**EXCERPTED DATA:**
--- src/rtl/wb_regfile_if.sv ---
// MEM/WB -> writeback/register-file bundle.
// The master side is the MEM/WB pipeline register together with the ID stage.
// The slave side is wb_regfile.
// Signal names follow the pipeline's established port names.
// Those names keep their _i/_o suffixes so that they match the surrounding datapath.
interface wb_regfile_if #(
  parameter int DATA_W = 32,
  parameter int ADDR_W = 5,
  parameter int CNT_W  = 16
);

  // Writeback control from MEM/WB: bit1 RegWrite, bit0 MemtoReg
  logic [1:0]        WB_i;
  logic [DATA_W-1:0] ReadMem_i;
  logic [DATA_W-1:0] ALUresult_i;
  logic [ADDR_W-1:0] RegRD_i;

  // ID-stage read ports
  logic [ADDR_W-1:0] RS_addr_i;
  logic [ADDR_W-1:0] RT_addr_i;
  logic [DATA_W-1:0] RS_data_o;
  logic [DATA_W-1:0] RT_data_o;

  // Forwarding-unit view of the writeback stage, plus debug counter
  logic [DATA_W-1:0] WBdata_o;
  logic              RegWrite_o;
  logic [ADDR_W-1:0] RegRD_o;
  logic [CNT_W-1:0]  wb_count_o;

  modport master (
    output WB_i, ReadMem_i, ALUresult_i, RegRD_i, RS_addr_i, RT_addr_i,
    input  RS_data_o, RT_data_o, WBdata_o, RegWrite_o, RegRD_o, wb_count_o
  );

  modport slave (
    input  WB_i, ReadMem_i, ALUresult_i, RegRD_i, RS_addr_i, RT_addr_i,
    output RS_data_o, RT_data_o, WBdata_o, RegWrite_o, RegRD_o, wb_count_o
  );

endinterface
===== src/rtl/ps2_pkg.sv =====
// ============================================================================
// ps2_pkg : shared types and constants for the PS/2 set-2 scan code decoder
// Revision: 1.0
// ============================================================================
`default_nettype none

package ps2_pkg;

  typedef enum logic [2:0] {
    IDLE   = 3'd0,
    EXT    = 3'd1,
    BRK    = 3'd2,
    EXTBRK = 3'd3,
    SKIP   = 3'd4
  } ps2_state_t;

  localparam logic [7:0] PS2_PFX_EXT    = 8'hE0;
  localparam logic [7:0] PS2_PFX_BRK    = 8'hF0;
  localparam logic [7:0] PS2_PFX_PAUSE  = 8'hE1;
  localparam logic [7:0] PS2_SC_LSHIFT  = 8'h12;
  localparam logic [7:0] PS2_SC_RSHIFT  = 8'h59;
  localparam logic [7:0] PS2_SC_CAPS    = 8'h58;

  // Controller status bytes that never form part of a key event
  localparam logic [7:0] PS2_DISC_BAT    = 8'hAA;
  localparam logic [7:0] PS2_DISC_ACK    = 8'hFA;
  localparam logic [7:0] PS2_DISC_RESEND = 8'hFE;
  localparam logic [7:0] PS2_DISC_ERR0   = 8'h00;
  localparam logic [7:0] PS2_DISC_ERR1   = 8'hFF;

  typedef struct packed {
    logic [7:0] code;
    logic       brk;
    logic       ext;
    logic [7:0] ascii;
  } ps2_event_t;

  function automatic logic ps2_is_discard(input logic [7:0] c);
    return (c == PS2_DISC_BAT)    || (c == PS2_DISC_ACK)  ||
           (c == PS2_DISC_RESEND) || (c == PS2_DISC_ERR0) ||
           (c == PS2_DISC_ERR1);
  endfunction

endpackage

`default_nettype wire


===== src/rtl/ps2_ascii_lut.sv =====
// ============================================================================
// ps2_ascii_lut : combinational set-2 scan code to ASCII translation
// Revision: 1.0
// ============================================================================
`default_nettype none

module ps2_ascii_lut
  import ps2_pkg::*;
(
  input  logic [7:0] code_i,
  input  logic       shift_i,
  input  logic       caps_i,
  output logic [7:0] ascii_o
);

  logic [7:0] letter;

  always_comb begin
    letter  = 8'h00;
    ascii_o = 8'h00;
    case (code_i)
      8'h1C: letter = 8'h61;  8'h32: letter = 8'h62;  8'h21: letter = 8'h63;
      8'h23: letter = 8'h64;  8'h24: letter = 8'h65;  8'h2B: letter = 8'h66;
      8'h34: letter = 8'h67;  8'h33: letter = 8'h68;  8'h43: letter = 8'h69;
      8'h3B: letter = 8'h6A;  8'h42: letter = 8'h6B;  8'h4B: letter = 8'h6C;
      8'h3A: letter = 8'h6D;  8'h31: letter = 8'h6E;  8'h44: letter = 8'h6F;
      8'h4D: letter = 8'h70;  8'h15: letter = 8'h71;  8'h2D: letter = 8'h72;
      8'h1B: letter = 8'h73;  8'h2C: letter = 8'h74;  8'h3C: letter = 8'h75;
      8'h2A: letter = 8'h76;  8'h1D: letter = 8'h77;  8'h22: letter = 8'h78;
      8'h35: letter = 8'h79;  8'h1A: letter = 8'h7A;
      // Digit row: shifted values follow the US layout symbol row
      8'h45: ascii_o = shift_i ? 8'h29 : 8'h30;
      8'h16: ascii_o = shift_i ? 8'h21 : 8'h31;
      8'h1E: ascii_o = shift_i ? 8'h40 : 8'h32;
      8'h26: ascii_o = shift_i ? 8'h23 : 8'h33;
      8'h25: ascii_o = shift_i ? 8'h24 : 8'h34;
      8'h2E: ascii_o = shift_i ? 8'h25 : 8'h35;
      8'h36: ascii_o = shift_i ? 8'h5E : 8'h36;
      8'h3D: ascii_o = shift_i ? 8'h26 : 8'h37;
      8'h3E: ascii_o = shift_i ? 8'h2A : 8'h38;
      8'h46: ascii_o = shift_i ? 8'h28 : 8'h39;
      8'h29: ascii_o = 8'h20;
      8'h5A: ascii_o = 8'h0D;
      8'h66: ascii_o = 8'h08;
      8'h0D: ascii_o = 8'h09;
      8'h76: ascii_o = 8'h1B;
      default: ascii_o = 8'h00;
    endcase
    if (letter != 8'h00) begin
      ascii_o = (shift_i ^ caps_i) ? (letter - 8'h20) : letter;
    end
  end

endmodule

`default_nettype wire


===== src/rtl/ps2_scancode_decoder.sv =====
// ============================================================================
// ps2_scancode_decoder : resolves E0/F0/E1 prefixes into key events with
// Shift/Caps tracking and ASCII translation on a valid/ready register.
// Revision: 1.0
// ============================================================================
`default_nettype none

module ps2_scancode_decoder
  import ps2_pkg::*;
#(
  parameter int PAUSE_SKIP = 7
) (
  input  logic       CLOCK_50,
  input  logic       clr,
  input  logic [7:0] code_in,
  input  logic       code_valid,
  output logic       ev_valid,
  input  logic       ev_ready,
  output logic [7:0] ev_code,
  output logic       ev_break,
  output logic       ev_ext,
  output logic [7:0] ev_ascii,
  output logic       shift_held,
  output logic       caps_lock,
  output logic       overflow
);

  localparam int CNT_W = $clog2(PAUSE_SKIP + 2);

  ps2_state_t       state_q, state_d;
  logic [CNT_W-1:0] cnt_q, cnt_d;
  ps2_event_t       ev_q, ev_d;
  logic             ev_valid_q;
  logic             overflow_q;
  logic             shift_l_q, shift_r_q;
  logic             caps_q, caps_held_q;

  logic             done;
  logic             done_brk;
  logic             done_ext;
  logic [7:0]       lut_ascii;

  ps2_ascii_lut u_lut (
    .code_i  (code_in),
    .shift_i (shift_l_q | shift_r_q),
    .caps_i  (caps_q),
    .ascii_o (lut_ascii)
  );

  always_comb begin
    state_d  = state_q;
    cnt_d    = cnt_q;
    done     = 1'b0;
    done_brk = 1'b0;
    done_ext = 1'b0;
    if (code_valid) begin
      case (state_q)
        IDLE: begin
          if (code_in == PS2_PFX_EXT) begin
            state_d = EXT;
          end else if (code_in == PS2_PFX_BRK) begin
            state_d = BRK;
          end else if (code_in == PS2_PFX_PAUSE) begin
            if (PAUSE_SKIP > 0) begin
              state_d = SKIP;
              cnt_d   = CNT_W'(PAUSE_SKIP);
            end
          end else if (!ps2_is_discard(code_in)) begin
            done = 1'b1;
          end
        end
        EXT: begin
          if (code_in == PS2_PFX_BRK) begin
            state_d = EXTBRK;
          end else if (code_in != PS2_PFX_EXT) begin
            done     = 1'b1;
            done_ext = 1'b1;
            state_d  = IDLE;
          end
        end
        BRK: begin
          done     = 1'b1;
          done_brk = 1'b1;
          state_d  = IDLE;
        end
        EXTBRK: begin
          done     = 1'b1;
          done_brk = 1'b1;
          done_ext = 1'b1;
          state_d  = IDLE;
        end
        SKIP: begin
          cnt_d = cnt_q - CNT_W'(1);
          if (cnt_q <= CNT_W'(1)) begin
            cnt_d   = '0;
            state_d = IDLE;
          end
        end
        default: state_d = IDLE;
      endcase
    end

    ev_d.code  = code_in;
    ev_d.brk   = done_brk;
    ev_d.ext   = done_ext;
    ev_d.ascii = (done_brk || done_ext) ? 8'h00 : lut_ascii;
  end

  always_ff @(posedge CLOCK_50) begin
    if (!clr) begin
      state_q     <= IDLE;
      cnt_q       <= '0;
      ev_q        <= '0;
      ev_valid_q  <= 1'b0;
      overflow_q  <= 1'b0;
      shift_l_q   <= 1'b0;
      shift_r_q   <= 1'b0;
      caps_q      <= 1'b0;
      caps_held_q <= 1'b0;
    end else begin
      state_q <= state_d;
      cnt_q   <= cnt_d;
      if (done) begin
        if (!ev_valid_q || ev_ready) begin
          ev_q       <= ev_d;
          ev_valid_q <= 1'b1;
        end else begin
          overflow_q <= 1'b1;
        end
        // Modifiers follow every completed event, even one that was dropped
        if (!done_ext) begin
          case (code_in)
            PS2_SC_LSHIFT: shift_l_q <= ~done_brk;
            PS2_SC_RSHIFT: shift_r_q <= ~done_brk;
            PS2_SC_CAPS: begin
              if (done_brk) begin
                caps_held_q <= 1'b0;
              end else if (!caps_held_q) begin
                caps_q      <= ~caps_q;
                caps_held_q <= 1'b1;
              end
            end
            default: ;
          endcase
        end
      end else if (ev_valid_q && ev_ready) begin
        ev_valid_q <= 1'b0;
      end
    end
  end

  assign ev_valid   = ev_valid_q;
  assign ev_code    = ev_q.code;
  assign ev_break   = ev_q.brk;
  assign ev_ext     = ev_q.ext;
  assign ev_ascii   = ev_q.ascii;
  assign shift_held = shift_l_q | shift_r_q;
  assign caps_lock  = caps_q;
  assign overflow   = overflow_q;

endmodule

`default_nettype wire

**INSTRUCTIONS TO FOLLOW:** Each line from the start of the records through the line holding "parameter int DATA_W" must be returned exactly; nothing else belongs in the answer.

**ANSWER TO THIS EXERCISE:**
--- src/rtl/wb_regfile_if.sv ---
// MEM/WB -> writeback/register-file bundle.
// The master side is the MEM/WB pipeline register together with the ID stage.
// The slave side is wb_regfile.
// Signal names follow the pipeline's established port names.
// Those names keep their _i/_o suffixes so that they match the surrounding datapath.
interface wb_regfile_if #(
  parameter int DATA_W = 32,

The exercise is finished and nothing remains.